*Working data*.
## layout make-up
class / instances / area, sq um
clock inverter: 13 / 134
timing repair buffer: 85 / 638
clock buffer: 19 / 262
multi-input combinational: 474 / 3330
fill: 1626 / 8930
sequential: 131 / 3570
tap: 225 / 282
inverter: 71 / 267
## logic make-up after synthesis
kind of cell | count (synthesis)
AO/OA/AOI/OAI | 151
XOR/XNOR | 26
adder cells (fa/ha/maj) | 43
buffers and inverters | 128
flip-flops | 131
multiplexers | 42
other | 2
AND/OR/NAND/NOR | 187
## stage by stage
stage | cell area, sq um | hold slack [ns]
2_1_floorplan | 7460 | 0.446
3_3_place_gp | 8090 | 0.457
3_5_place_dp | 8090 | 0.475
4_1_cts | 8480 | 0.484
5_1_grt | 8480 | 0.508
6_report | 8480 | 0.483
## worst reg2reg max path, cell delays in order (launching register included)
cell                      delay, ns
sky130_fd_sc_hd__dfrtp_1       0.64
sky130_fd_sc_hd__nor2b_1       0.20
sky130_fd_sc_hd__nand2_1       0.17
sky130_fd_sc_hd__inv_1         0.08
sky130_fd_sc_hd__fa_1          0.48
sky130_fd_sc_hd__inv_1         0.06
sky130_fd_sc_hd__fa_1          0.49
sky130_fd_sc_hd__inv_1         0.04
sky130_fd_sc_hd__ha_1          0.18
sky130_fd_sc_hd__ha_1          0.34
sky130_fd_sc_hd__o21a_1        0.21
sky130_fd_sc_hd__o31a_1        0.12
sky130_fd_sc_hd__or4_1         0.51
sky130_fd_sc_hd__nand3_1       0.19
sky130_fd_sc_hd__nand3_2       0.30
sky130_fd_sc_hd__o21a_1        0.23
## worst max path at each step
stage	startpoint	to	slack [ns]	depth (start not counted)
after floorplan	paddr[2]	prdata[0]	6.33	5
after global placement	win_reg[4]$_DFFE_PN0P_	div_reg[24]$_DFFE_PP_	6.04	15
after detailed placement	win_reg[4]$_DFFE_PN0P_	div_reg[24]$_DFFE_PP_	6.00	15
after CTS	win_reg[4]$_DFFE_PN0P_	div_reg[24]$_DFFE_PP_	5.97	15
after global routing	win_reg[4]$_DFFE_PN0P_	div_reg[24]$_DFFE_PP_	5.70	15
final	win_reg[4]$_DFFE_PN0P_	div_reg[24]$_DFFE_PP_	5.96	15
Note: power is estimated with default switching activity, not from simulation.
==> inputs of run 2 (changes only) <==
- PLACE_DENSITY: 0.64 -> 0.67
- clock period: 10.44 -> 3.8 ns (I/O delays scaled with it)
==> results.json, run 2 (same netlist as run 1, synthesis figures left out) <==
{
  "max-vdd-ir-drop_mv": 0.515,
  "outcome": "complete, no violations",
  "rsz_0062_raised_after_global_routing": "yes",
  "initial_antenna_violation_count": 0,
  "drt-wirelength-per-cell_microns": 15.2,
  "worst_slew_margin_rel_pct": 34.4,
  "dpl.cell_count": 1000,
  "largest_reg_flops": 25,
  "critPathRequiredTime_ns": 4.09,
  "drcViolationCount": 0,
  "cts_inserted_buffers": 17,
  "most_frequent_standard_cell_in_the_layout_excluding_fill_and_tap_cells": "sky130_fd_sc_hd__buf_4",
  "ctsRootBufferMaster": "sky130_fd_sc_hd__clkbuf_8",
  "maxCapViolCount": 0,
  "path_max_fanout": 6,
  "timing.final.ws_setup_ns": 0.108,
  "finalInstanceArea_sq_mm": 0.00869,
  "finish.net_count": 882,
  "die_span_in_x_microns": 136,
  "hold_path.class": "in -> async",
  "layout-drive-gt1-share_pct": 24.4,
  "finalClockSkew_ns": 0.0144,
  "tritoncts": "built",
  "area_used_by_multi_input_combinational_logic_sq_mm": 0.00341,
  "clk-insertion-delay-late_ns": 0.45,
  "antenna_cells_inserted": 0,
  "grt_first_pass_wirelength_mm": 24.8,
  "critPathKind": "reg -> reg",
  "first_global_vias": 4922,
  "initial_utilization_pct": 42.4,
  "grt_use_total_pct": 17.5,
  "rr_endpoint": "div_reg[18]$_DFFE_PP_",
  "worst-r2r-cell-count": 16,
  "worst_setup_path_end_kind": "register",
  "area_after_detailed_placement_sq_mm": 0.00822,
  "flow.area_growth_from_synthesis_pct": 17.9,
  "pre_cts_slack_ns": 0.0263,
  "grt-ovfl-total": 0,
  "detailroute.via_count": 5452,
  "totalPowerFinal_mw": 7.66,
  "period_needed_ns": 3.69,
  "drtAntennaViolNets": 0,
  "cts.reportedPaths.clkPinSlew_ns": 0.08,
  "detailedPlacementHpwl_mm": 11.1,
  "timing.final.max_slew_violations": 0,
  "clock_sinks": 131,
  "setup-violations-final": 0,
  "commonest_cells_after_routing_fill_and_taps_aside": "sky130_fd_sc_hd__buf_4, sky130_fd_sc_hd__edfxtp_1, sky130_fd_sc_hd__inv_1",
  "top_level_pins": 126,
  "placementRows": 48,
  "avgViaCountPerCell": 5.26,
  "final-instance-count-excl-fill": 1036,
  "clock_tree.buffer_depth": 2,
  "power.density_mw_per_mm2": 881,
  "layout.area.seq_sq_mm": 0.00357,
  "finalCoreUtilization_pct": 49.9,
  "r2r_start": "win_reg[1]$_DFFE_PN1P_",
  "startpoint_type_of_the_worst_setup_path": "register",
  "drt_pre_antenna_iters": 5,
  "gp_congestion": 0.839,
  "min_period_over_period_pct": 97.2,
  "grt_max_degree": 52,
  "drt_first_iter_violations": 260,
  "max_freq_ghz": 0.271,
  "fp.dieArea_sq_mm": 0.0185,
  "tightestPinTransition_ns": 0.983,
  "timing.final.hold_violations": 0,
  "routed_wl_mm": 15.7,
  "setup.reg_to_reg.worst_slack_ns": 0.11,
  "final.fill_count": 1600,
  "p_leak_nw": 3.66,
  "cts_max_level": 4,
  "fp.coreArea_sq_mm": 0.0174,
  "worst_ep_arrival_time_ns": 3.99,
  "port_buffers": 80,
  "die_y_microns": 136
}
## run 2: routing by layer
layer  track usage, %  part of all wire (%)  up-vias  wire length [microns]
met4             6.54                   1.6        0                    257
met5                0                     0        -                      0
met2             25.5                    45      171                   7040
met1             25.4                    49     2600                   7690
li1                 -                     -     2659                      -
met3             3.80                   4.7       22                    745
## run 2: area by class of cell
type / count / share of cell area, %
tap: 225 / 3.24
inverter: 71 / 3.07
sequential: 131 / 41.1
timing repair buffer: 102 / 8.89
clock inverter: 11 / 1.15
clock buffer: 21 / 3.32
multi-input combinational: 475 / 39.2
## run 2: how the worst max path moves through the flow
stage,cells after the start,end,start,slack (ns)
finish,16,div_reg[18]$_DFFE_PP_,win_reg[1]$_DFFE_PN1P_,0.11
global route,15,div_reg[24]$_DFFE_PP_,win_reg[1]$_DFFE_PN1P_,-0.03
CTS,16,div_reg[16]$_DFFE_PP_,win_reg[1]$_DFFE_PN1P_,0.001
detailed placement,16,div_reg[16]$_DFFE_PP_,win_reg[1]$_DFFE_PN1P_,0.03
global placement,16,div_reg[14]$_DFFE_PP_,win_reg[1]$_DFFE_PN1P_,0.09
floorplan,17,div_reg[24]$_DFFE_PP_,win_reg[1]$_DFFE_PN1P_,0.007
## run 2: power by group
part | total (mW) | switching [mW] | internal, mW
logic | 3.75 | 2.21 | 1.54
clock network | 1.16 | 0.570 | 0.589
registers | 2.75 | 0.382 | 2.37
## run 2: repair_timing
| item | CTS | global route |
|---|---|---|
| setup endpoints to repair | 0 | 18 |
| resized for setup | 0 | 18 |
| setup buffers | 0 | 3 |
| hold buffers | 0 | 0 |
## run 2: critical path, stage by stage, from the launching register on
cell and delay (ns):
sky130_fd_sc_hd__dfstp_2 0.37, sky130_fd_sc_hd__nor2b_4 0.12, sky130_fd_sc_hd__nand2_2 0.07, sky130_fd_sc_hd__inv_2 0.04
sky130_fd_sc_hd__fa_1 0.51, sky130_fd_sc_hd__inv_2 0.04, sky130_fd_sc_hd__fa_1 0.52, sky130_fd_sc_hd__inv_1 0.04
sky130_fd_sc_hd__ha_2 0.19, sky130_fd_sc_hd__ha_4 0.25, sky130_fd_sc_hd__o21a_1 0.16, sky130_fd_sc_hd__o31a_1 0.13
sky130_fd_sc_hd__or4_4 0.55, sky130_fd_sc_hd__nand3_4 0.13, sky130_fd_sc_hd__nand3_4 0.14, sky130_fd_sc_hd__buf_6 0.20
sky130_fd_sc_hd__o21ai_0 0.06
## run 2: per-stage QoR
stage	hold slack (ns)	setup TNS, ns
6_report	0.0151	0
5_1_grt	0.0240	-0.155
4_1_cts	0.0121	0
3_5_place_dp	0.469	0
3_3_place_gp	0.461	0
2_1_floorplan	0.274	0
### config.mk
export PLATFORM = sky130hd
export DESIGN_NAME = tiny_cpu_instruction_execute_top
export DESIGN_NICKNAME = d
export VERILOG_FILES = /design/src/hw/rtl/tce_pkg.sv /design/src/hw/rtl/tce_seq_unit.sv /design/src/hw/rtl/tiny_cpu_instruction_execute_top.sv
export SDC_FILE = /design/constraint.sdc
export NUM_CORES = 2
export LEC_CHECK = 0
export BUFFER_PORTS_ARGS = -buffer_cell sky130_fd_sc_hd__buf_2
export CORE_MARGIN = 4
export CORE_UTILIZATION = 68
export CTS_BUF_LIST = sky130_fd_sc_hd__clkbuf_8 sky130_fd_sc_hd__clkbuf_16
export DETAILED_ROUTE_END_ITERATION = 12
export GPL_TIMING_DRIVEN = 1
export PLACE_DENSITY = 0.86
export REMOVE_ABC_BUFFERS = 1
export SYNTH_ARGS = -nofsm -noshare
export SYNTH_HDL_FRONTEND = slang
export SYNTH_SLANG_ARGS = --single-unit
### constraint.sdc
create_clock -name i_clk -period 9.65 [get_ports i_clk]
set_clock_uncertainty 0.2 [all_clocks]
set_input_delay 1.93 -clock i_clk [delete_from_list [all_inputs] [get_ports i_clk]]
set_output_delay 1.93 -clock i_clk [all_outputs]
set_load 0.02 [all_outputs]
==> src/rtl/core/sha1_ctrl.sv <==
// Controller: sequences byte intake, compression rounds, padding and output
module sha1_ctrl (
    input  logic                 clk,
    input  logic                 rst_n,
    input  logic                 in_valid,
    output logic                 in_ready,
    input  logic                 no_byte,
    input  logic                 last,
    output logic                 out_valid,
    input  logic                 out_ready,
    output logic [2:0]           word_index,
    output logic                 last_word,
    input  sha1_pkg::sha1_stat_t stat,
    output sha1_pkg::sha1_cmd_t  cmd
);
    import sha1_pkg::*;

    localparam logic [2:0] ST_IDLE  = 3'd0;
    localparam logic [2:0] ST_ROUND = 3'd1;
    localparam logic [2:0] ST_FIN   = 3'd2;
    localparam logic [2:0] ST_PAD   = 3'd3;
    localparam logic [2:0] ST_LEN   = 3'd4;
    localparam logic [2:0] ST_OUT   = 3'd5;

    // after a compression: 0 back to idle, 1 go pad, 2 go length, 3 output
    localparam logic [1:0] NX_IDLE = 2'd0;
    localparam logic [1:0] NX_PAD  = 2'd1;
    localparam logic [1:0] NX_LEN  = 2'd2;
    localparam logic [1:0] NX_OUT  = 2'd3;

    logic [2:0] state_reg, state_next;
    logic [6:0] rnd_reg, rnd_next;
    logic [1:0] nx_reg, nx_next;
    logic [2:0] idx_reg, idx_next;
    logic       acc;

    assign in_ready   = (state_reg == ST_IDLE);
    assign acc        = in_valid && in_ready;
    assign out_valid  = (state_reg == ST_OUT);
    assign word_index = idx_reg;
    assign last_word  = (idx_reg == 3'd4);

    always_comb
    begin
        state_next = state_reg;
        rnd_next   = rnd_reg;
        nx_next    = nx_reg;
        idx_next   = idx_reg;
        cmd        = '0;
        cmd.round_idx = rnd_reg;
        unique case (state_reg)
            ST_IDLE:
            begin
                if (acc)
                begin
                    if (!no_byte)
                    begin
                        cmd.put_byte = 1'b1;
                        cmd.count_en = 1'b1;
                    end
                    if (!no_byte && stat.pos == 6'd63)
                    begin
                        cmd.start  = 1'b1;
                        rnd_next   = '0;
                        nx_next    = last ? NX_PAD : NX_IDLE;
                        state_next = ST_ROUND;
                    end
                    else if (last)
                        state_next = ST_PAD;
                end
            end
            ST_ROUND:
            begin
                cmd.round = 1'b1;
                rnd_next  = rnd_reg + 7'd1;
                if (rnd_reg == 7'(ROUNDS - 1)) state_next = ST_FIN;
            end
            ST_FIN:
            begin
                cmd.finish = 1'b1;
                unique case (nx_reg)
                    NX_IDLE: state_next = ST_IDLE;
                    NX_PAD:  state_next = ST_PAD;
                    NX_LEN:  state_next = ST_LEN;
                    NX_OUT:
                    begin
                        idx_next   = '0;
                        state_next = ST_OUT;
                    end
                    default: state_next = ST_IDLE;
                endcase
            end
            ST_PAD:
            begin
                cmd.put_byte = 1'b1;
                cmd.use_pad  = 1'b1;
                if (stat.pos >= 6'd56)
                begin
                    cmd.start  = 1'b1;
                    rnd_next   = '0;
                    nx_next    = NX_LEN;
                    state_next = ST_ROUND;
                end
                else
                    state_next = ST_LEN;
            end
            ST_LEN:
            begin
                cmd.put_len = 1'b1;
                cmd.start   = 1'b1;
                nx_next     = NX_OUT;
                rnd_next    = '0;
                state_next  = ST_ROUND;
            end
            ST_OUT:
            begin
                if (out_ready)
                begin
                    cmd.shift_out = 1'b1;
                    idx_next      = idx_reg + 3'd1;
                    if (idx_reg == 3'd4)
                    begin
                        cmd.reinit = 1'b1;
                        idx_next   = '0;
                        state_next = ST_IDLE;
                    end
                end
            end
            default: state_next = ST_IDLE;
        endcase
    end

    // state, round counter and output index
    always_ff @(posedge clk or negedge rst_n)
    begin
        if (!rst_n)
        begin
            state_reg <= ST_IDLE;
            rnd_reg   <= '0;
            nx_reg    <= NX_IDLE;
            idx_reg   <= '0;
        end
        else
        begin
            state_reg <= state_next;
            rnd_reg   <= rnd_next;
            nx_reg    <= nx_next;
            idx_reg   <= idx_next;
        end
    end
endmodule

*Description of the task*.
Taking the lines above, repeat exactly those from the line that contains "CTS,16,div_reg[16]$_DFFE_PP_,win_reg[1]$_DFFE_PN1P_,0.001" through the line that contains "sky130_fd_sc_hd__o21ai_0 0.06", and both of those lines as well. Include nothing else.

*Response to this exercise*.
CTS,16,div_reg[16]$_DFFE_PP_,win_reg[1]$_DFFE_PN1P_,0.001
detailed placement,16,div_reg[16]$_DFFE_PP_,win_reg[1]$_DFFE_PN1P_,0.03
global placement,16,div_reg[14]$_DFFE_PP_,win_reg[1]$_DFFE_PN1P_,0.09
floorplan,17,div_reg[24]$_DFFE_PP_,win_reg[1]$_DFFE_PN1P_,0.007
## run 2: power by group
part | total (mW) | switching [mW] | internal, mW
logic | 3.75 | 2.21 | 1.54
clock network | 1.16 | 0.570 | 0.589
registers | 2.75 | 0.382 | 2.37
## run 2: repair_timing
| item | CTS | global route |
|---|---|---|
| setup endpoints to repair | 0 | 18 |
| resized for setup | 0 | 18 |
| setup buffers | 0 | 3 |
| hold buffers | 0 | 0 |
## run 2: critical path, stage by stage, from the launching register on
cell and delay (ns):
sky130_fd_sc_hd__dfstp_2 0.37, sky130_fd_sc_hd__nor2b_4 0.12, sky130_fd_sc_hd__nand2_2 0.07, sky130_fd_sc_hd__inv_2 0.04
sky130_fd_sc_hd__fa_1 0.51, sky130_fd_sc_hd__inv_2 0.04, sky130_fd_sc_hd__fa_1 0.52, sky130_fd_sc_hd__inv_1 0.04
sky130_fd_sc_hd__ha_2 0.19, sky130_fd_sc_hd__ha_4 0.25, sky130_fd_sc_hd__o21a_1 0.16, sky130_fd_sc_hd__o31a_1 0.13
sky130_fd_sc_hd__or4_4 0.55, sky130_fd_sc_hd__nand3_4 0.13, sky130_fd_sc_hd__nand3_4 0.14, sky130_fd_sc_hd__buf_6 0.20
sky130_fd_sc_hd__o21ai_0 0.06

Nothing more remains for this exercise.